● **Exercise aim**: Show me every line in the listing that has the word "inflight".

● **Dataset content**:
===

--- src/rtl/line_streamer_if.sv ---
// line_streamer_if: start/pointer request, memory read port and character stream of line_streamer.
// LINE_STREAMER_REVERSE_EN adds the reverse request bit.
interface line_streamer_if #(
    parameter int ADDR_W = 10,
    parameter int LEN_W  = 10,
    parameter int CHAR_W = 8
);
    logic                    start;
    logic [LEN_W+ADDR_W-1:0] pointer_addr;
`ifdef LINE_STREAMER_REVERSE_EN
    logic                    reverse;
`endif
    logic [ADDR_W-1:0]       mem_addr;
    logic                    mem_en;
    logic [2*CHAR_W-1:0]     mem_dout;
    logic                    out_valid;
    logic                    out_ready;
    logic [CHAR_W-1:0]       lhs;
    logic [CHAR_W-1:0]       rhs;
    logic                    out_last;
    logic                    busy;
    logic                    done;
    logic [LEN_W-1:0]        chars_remaining;

    modport master (
`ifdef LINE_STREAMER_REVERSE_EN
        output reverse,
`endif
        output start, pointer_addr, mem_dout, out_ready,
        input  mem_addr, mem_en, out_valid, lhs, rhs, out_last, busy, done, chars_remaining
    );

    modport slave (
`ifdef LINE_STREAMER_REVERSE_EN
        input  reverse,
`endif
        input  start, pointer_addr, mem_dout, out_ready,
        output mem_addr, mem_en, out_valid, lhs, rhs, out_last, busy, done, chars_remaining
    );
endinterface

--- src/rtl/line_streamer.sv ---
// line_streamer: fetches one memory word per character of a line and streams {lhs, rhs} with backpressure.
// LINE_STREAMER_REVERSE_EN enables descending reads selected by the reverse bit.
module line_streamer #(
    parameter int ADDR_W  = 10,
    parameter int LEN_W   = 10,
    parameter int CHAR_W  = 8,
    parameter int MEM_LAT = 1
) (
    input logic           clk,
    input logic           rst,
    line_streamer_if.slave bus
);
    localparam int D  = MEM_LAT + 1;
    localparam int PW = (D > 2) ? 2 : 1;

    typedef enum logic [1:0] {IDLE, FETCH, DRAIN, ZERO} state_t;

    state_t              state_q, state_d;
    logic [ADDR_W-1:0]   addr_q, addr_d, base, first;
    logic [LEN_W-1:0]    len_q, issued_q, issued_d, rem_q, rem_d, len_in;
    logic                dir_q, dir, rev_in, done_q, done_d;
    logic [MEM_LAT-1:0]  vld_q;
    logic [2*CHAR_W-1:0] fifo_q [D];
    logic [PW-1:0]       wr_q, rd_q;
    logic [2:0]          cnt_q, inflight;
    logic [3:0]          occ;
    logic                accept_start, issue, push, pop, last_acc;

`ifdef LINE_STREAMER_REVERSE_EN
    assign rev_in = bus.reverse;
`else
    assign rev_in = 1'b0;
`endif

    assign base         = bus.pointer_addr[ADDR_W-1:0];
    assign len_in       = bus.pointer_addr[LEN_W+ADDR_W-1:ADDR_W];
    assign first        = rev_in ? base + ADDR_W'(len_in) - ADDR_W'(1) : base;
    assign accept_start = (state_q == IDLE) && bus.start;
    assign push         = vld_q[MEM_LAT-1];
    assign pop          = bus.out_valid && bus.out_ready;
    assign last_acc     = pop && bus.out_last;

    always_comb begin
        inflight = '0;
        for (int i = 0; i < MEM_LAT; i++) inflight = inflight + 3'(vld_q[i]);
    end

    // Occupancy counts the word leaving this cycle as already gone, so a full pipe still streams at one per cycle.
    assign occ      = 4'(cnt_q) + 4'(inflight) - 4'(pop);
    assign issue    = accept_start ? (len_in != '0)
                                   : (state_q == FETCH) && (issued_q != len_q) && (occ < 4'(D));
    assign dir      = accept_start ? rev_in : dir_q;
    assign issued_d = accept_start ? LEN_W'(issue) : issued_q + LEN_W'(issue);
    assign addr_d   = issue ? (dir ? bus.mem_addr - ADDR_W'(1) : bus.mem_addr + ADDR_W'(1)) : addr_q;
    assign rem_d    = accept_start ? len_in : rem_q - LEN_W'(pop);
    assign done_d   = last_acc || (accept_start && len_in == '0);

    always_comb begin
        state_d = state_q;
        case (state_q)
            IDLE:    if (bus.start) state_d = (len_in != '0) ? FETCH : ZERO;
            FETCH:   if (issued_d == len_q) state_d = DRAIN;
            DRAIN:   if (last_acc) state_d = IDLE;
            default: state_d = IDLE;
        endcase
    end

    always_ff @(posedge clk) begin
        if (rst) begin
            state_q  <= IDLE;
            addr_q   <= '1;
            len_q    <= '0;
            issued_q <= '0;
            rem_q    <= '0;
            dir_q    <= 1'b0;
            done_q   <= 1'b0;
            vld_q    <= '0;
            wr_q     <= '0;
            rd_q     <= '0;
            cnt_q    <= '0;
            for (int i = 0; i < D; i++) fifo_q[i] <= '0;
        end else begin
            state_q  <= state_d;
            addr_q   <= addr_d;
            issued_q <= issued_d;
            rem_q    <= rem_d;
            dir_q    <= dir;
            done_q   <= done_d;
            vld_q    <= MEM_LAT'({vld_q, issue});
            cnt_q    <= cnt_q + 3'(push) - 3'(pop);
            if (accept_start) len_q <= len_in;
            if (push) fifo_q[wr_q] <= bus.mem_dout;
            if (push) wr_q <= (wr_q == PW'(D - 1)) ? '0 : wr_q + PW'(1);
            if (pop) rd_q <= (rd_q == PW'(D - 1)) ? '0 : rd_q + PW'(1);
        end
    end

    assign bus.mem_en          = issue;
    assign bus.mem_addr        = accept_start ? first : addr_q;
    assign bus.out_valid       = cnt_q != '0;
    assign bus.lhs             = fifo_q[rd_q][2*CHAR_W-1:CHAR_W];
    assign bus.rhs             = fifo_q[rd_q][CHAR_W-1:0];
    assign bus.out_last        = bus.out_valid && (rem_q == LEN_W'(1));
    assign bus.busy            = (state_q == FETCH) || (state_q == DRAIN);
    assign bus.done            = done_q;
    assign bus.chars_remaining = rem_q;
endmodule
<file path="config.mk">
export PLATFORM = sky130hd
export DESIGN_NAME = decoder_scan_sequencer_flat
export DESIGN_NICKNAME = d
export VERILOG_FILES = /design/src/rtl/decoder_scan_if.sv /design/src/rtl/decoder_scan_sequencer.sv /design/src/flat_wrapper.sv
export SDC_FILE = /design/constraint.sdc
export NUM_CORES = 1
export LEC_CHECK = 0
export CAP_MARGIN = 20
export CORE_MARGIN = 3
export CORE_UTILIZATION = 50
export CTS_BUF_LIST = sky130_fd_sc_hd__clkbuf_4 sky130_fd_sc_hd__clkbuf_8 sky130_fd_sc_hd__clkbuf_16
export CTS_CLUSTER_DIAMETER = 100
export DETAILED_ROUTE_END_ITERATION = 10
export PLACE_DENSITY = 0.74
export SYNTH_ARGS = -nofsm -noshare
export SYNTH_HDL_FRONTEND = slang
export SYNTH_SLANG_ARGS = --single-unit
</file>
<file path="constraint.sdc">
create_clock -name clk -period 2.7 [get_ports clk]
set_clock_uncertainty 0.2 [all_clocks]
set_input_delay 0.54 -clock clk [delete_from_list [all_inputs] [get_ports clk]]
set_output_delay 0.54 -clock clk [all_outputs]
set_load 0.01 [all_outputs]
</file>
==> src/rtl/accum_seq_ctrl.sv <==
// Multi-pass popcount accumulation sequencer: strips the datapath offset, sums per-lane
// counts across channel tiles, and presents saturated totals plus thresholded activations.
module accum_seq_ctrl #(
  parameter int KERNEL_SIZE = 9,
  parameter int CHANNEL_CNT = 16,
  parameter int BIT_WIDTH   = 8,
  parameter int SUM_WIDTH   = 16,
  parameter int PASS_WIDTH  = 7
) (
  input  logic                               clk_i,
  input  logic                               rst_i,
  input  logic [PASS_WIDTH-1:0]              cfg_passes_i,
  input  logic [SUM_WIDTH-1:0]               thr_i,
  input  logic                               in_valid_i,
  output logic                               in_ready_o,
  input  logic [KERNEL_SIZE*CHANNEL_CNT-1:0] in_data_i,
  output logic [KERNEL_SIZE*CHANNEL_CNT-1:0] xnor_o,
  input  logic [KERNEL_SIZE*BIT_WIDTH-1:0]   acc_result_i,
  output logic                               out_valid_o,
  input  logic                               out_ready_i,
  output logic [KERNEL_SIZE*SUM_WIDTH-1:0]   out_sum_o,
  output logic [KERNEL_SIZE-1:0]             out_bin_o,
  output logic [PASS_WIDTH-1:0]              pass_cnt_o,
  output logic                               busy_o
);

  typedef enum logic [1:0] {
    IDLE  = 2'd0,
    ACCUM = 2'd1,
    DONE  = 2'd2
  } state_t;

  localparam logic [BIT_WIDTH-1:0] OFFSET = {1'b1, {(BIT_WIDTH-1){1'b0}}};

  state_t                           state_r, state_s;
  logic [PASS_WIDTH-1:0]            passes_r, passes_s, pass_cnt_r, pass_cnt_s;
  logic [PASS_WIDTH-1:0]            cfg_eff_s, passes_eff_s, pass_inc_s;
  logic [SUM_WIDTH-1:0]             thr_r, thr_s, thr_eff_s;
  logic [KERNEL_SIZE*SUM_WIDTH-1:0] sum_r, sum_s, lane_sum_s;
  logic [KERNEL_SIZE-1:0]           bin_r, bin_s, lane_bin_s;
  logic                             in_ready_r, in_ready_s;
  logic                             out_valid_r, out_valid_s;
  logic                             busy_r, busy_s;
  logic                             accept_s, first_s, last_s;

  assign xnor_o   = in_data_i;
  assign accept_s = in_valid_i & in_ready_r;
  assign first_s  = (state_r == IDLE);

  // Config and threshold come from the ports only on a frame's first tile.
  assign cfg_eff_s    = (cfg_passes_i == {PASS_WIDTH{1'b0}}) ? {{(PASS_WIDTH-1){1'b0}}, 1'b1}
                                                             : cfg_passes_i;
  assign passes_eff_s = first_s ? cfg_eff_s : passes_r;
  assign thr_eff_s    = first_s ? thr_i : thr_r;
  assign pass_inc_s   = first_s ? {{(PASS_WIDTH-1){1'b0}}, 1'b1}
                                : pass_cnt_r + {{(PASS_WIDTH-1){1'b0}}, 1'b1};
  assign last_s       = (pass_inc_s == passes_eff_s);

  for (genvar i = 0; i < KERNEL_SIZE; i++) begin : g_lane
    logic [BIT_WIDTH-1:0] cnt_s;
    logic [SUM_WIDTH-1:0] base_s;
    logic [SUM_WIDTH:0]   add_s;

    assign cnt_s  = acc_result_i[i*BIT_WIDTH +: BIT_WIDTH] - OFFSET;
    assign base_s = first_s ? {SUM_WIDTH{1'b0}} : sum_r[i*SUM_WIDTH +: SUM_WIDTH];
    assign add_s  = {1'b0, base_s} + {{(SUM_WIDTH+1-BIT_WIDTH){1'b0}}, cnt_s};
    // A carry out of the running sum pins the lane at full scale.
    assign lane_sum_s[i*SUM_WIDTH +: SUM_WIDTH] = add_s[SUM_WIDTH] ? {SUM_WIDTH{1'b1}}
                                                                   : add_s[SUM_WIDTH-1:0];
    assign lane_bin_s[i] = (lane_sum_s[i*SUM_WIDTH +: SUM_WIDTH] >= thr_eff_s);
  end

  // Next-state, datapath-load and output-flag decode.
  always_comb begin
    state_s    = state_r;
    passes_s   = passes_r;
    thr_s      = thr_r;
    sum_s      = sum_r;
    bin_s      = bin_r;
    pass_cnt_s = pass_cnt_r;
    case (state_r)
      IDLE, ACCUM: begin
        if (accept_s) begin
          passes_s   = passes_eff_s;
          thr_s      = thr_eff_s;
          sum_s      = lane_sum_s;
          pass_cnt_s = pass_inc_s;
          if (last_s) begin
            state_s = DONE;
            bin_s   = lane_bin_s;
          end else begin
            state_s = ACCUM;
          end
        end else begin
          state_s = state_r;
        end
      end
      DONE: begin
        // Sums and activations stay visible after hand-off; only the frame state clears.
        if (out_ready_i) begin
          state_s    = IDLE;
          pass_cnt_s = {PASS_WIDTH{1'b0}};
        end else begin
          state_s = DONE;
        end
      end
      default: begin
        state_s    = IDLE;
        pass_cnt_s = {PASS_WIDTH{1'b0}};
      end
    endcase
    in_ready_s  = (state_s != DONE);
    out_valid_s = (state_s == DONE);
    busy_s      = (state_s != IDLE);
  end

  // State and datapath registers; reset discards any partial frame.
  always_ff @(posedge clk_i or posedge rst_i) begin
    if (rst_i) begin
      state_r     <= IDLE;
      passes_r    <= {PASS_WIDTH{1'b0}};
      thr_r       <= {SUM_WIDTH{1'b0}};
      sum_r       <= {(KERNEL_SIZE*SUM_WIDTH){1'b0}};
      bin_r       <= {KERNEL_SIZE{1'b0}};
      pass_cnt_r  <= {PASS_WIDTH{1'b0}};
      in_ready_r  <= 1'b1;
      out_valid_r <= 1'b0;
      busy_r      <= 1'b0;
    end else begin
      state_r     <= state_s;
      passes_r    <= passes_s;
      thr_r       <= thr_s;
      sum_r       <= sum_s;
      bin_r       <= bin_s;
      pass_cnt_r  <= pass_cnt_s;
      in_ready_r  <= in_ready_s;
      out_valid_r <= out_valid_s;
      busy_r      <= busy_s;
    end
  end

  assign in_ready_o  = in_ready_r;
  assign out_valid_o = out_valid_r;
  assign out_sum_o   = sum_r;
  assign out_bin_o   = bin_r;
  assign pass_cnt_o  = pass_cnt_r;
  assign busy_o      = busy_r;

endmodule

===

● **Exercise answer**:
    logic [2:0]          cnt_q, inflight;
        inflight = '0;
        for (int i = 0; i < MEM_LAT; i++) inflight = inflight + 3'(vld_q[i]);
    assign occ      = 4'(cnt_q) + 4'(inflight) - 4'(pop);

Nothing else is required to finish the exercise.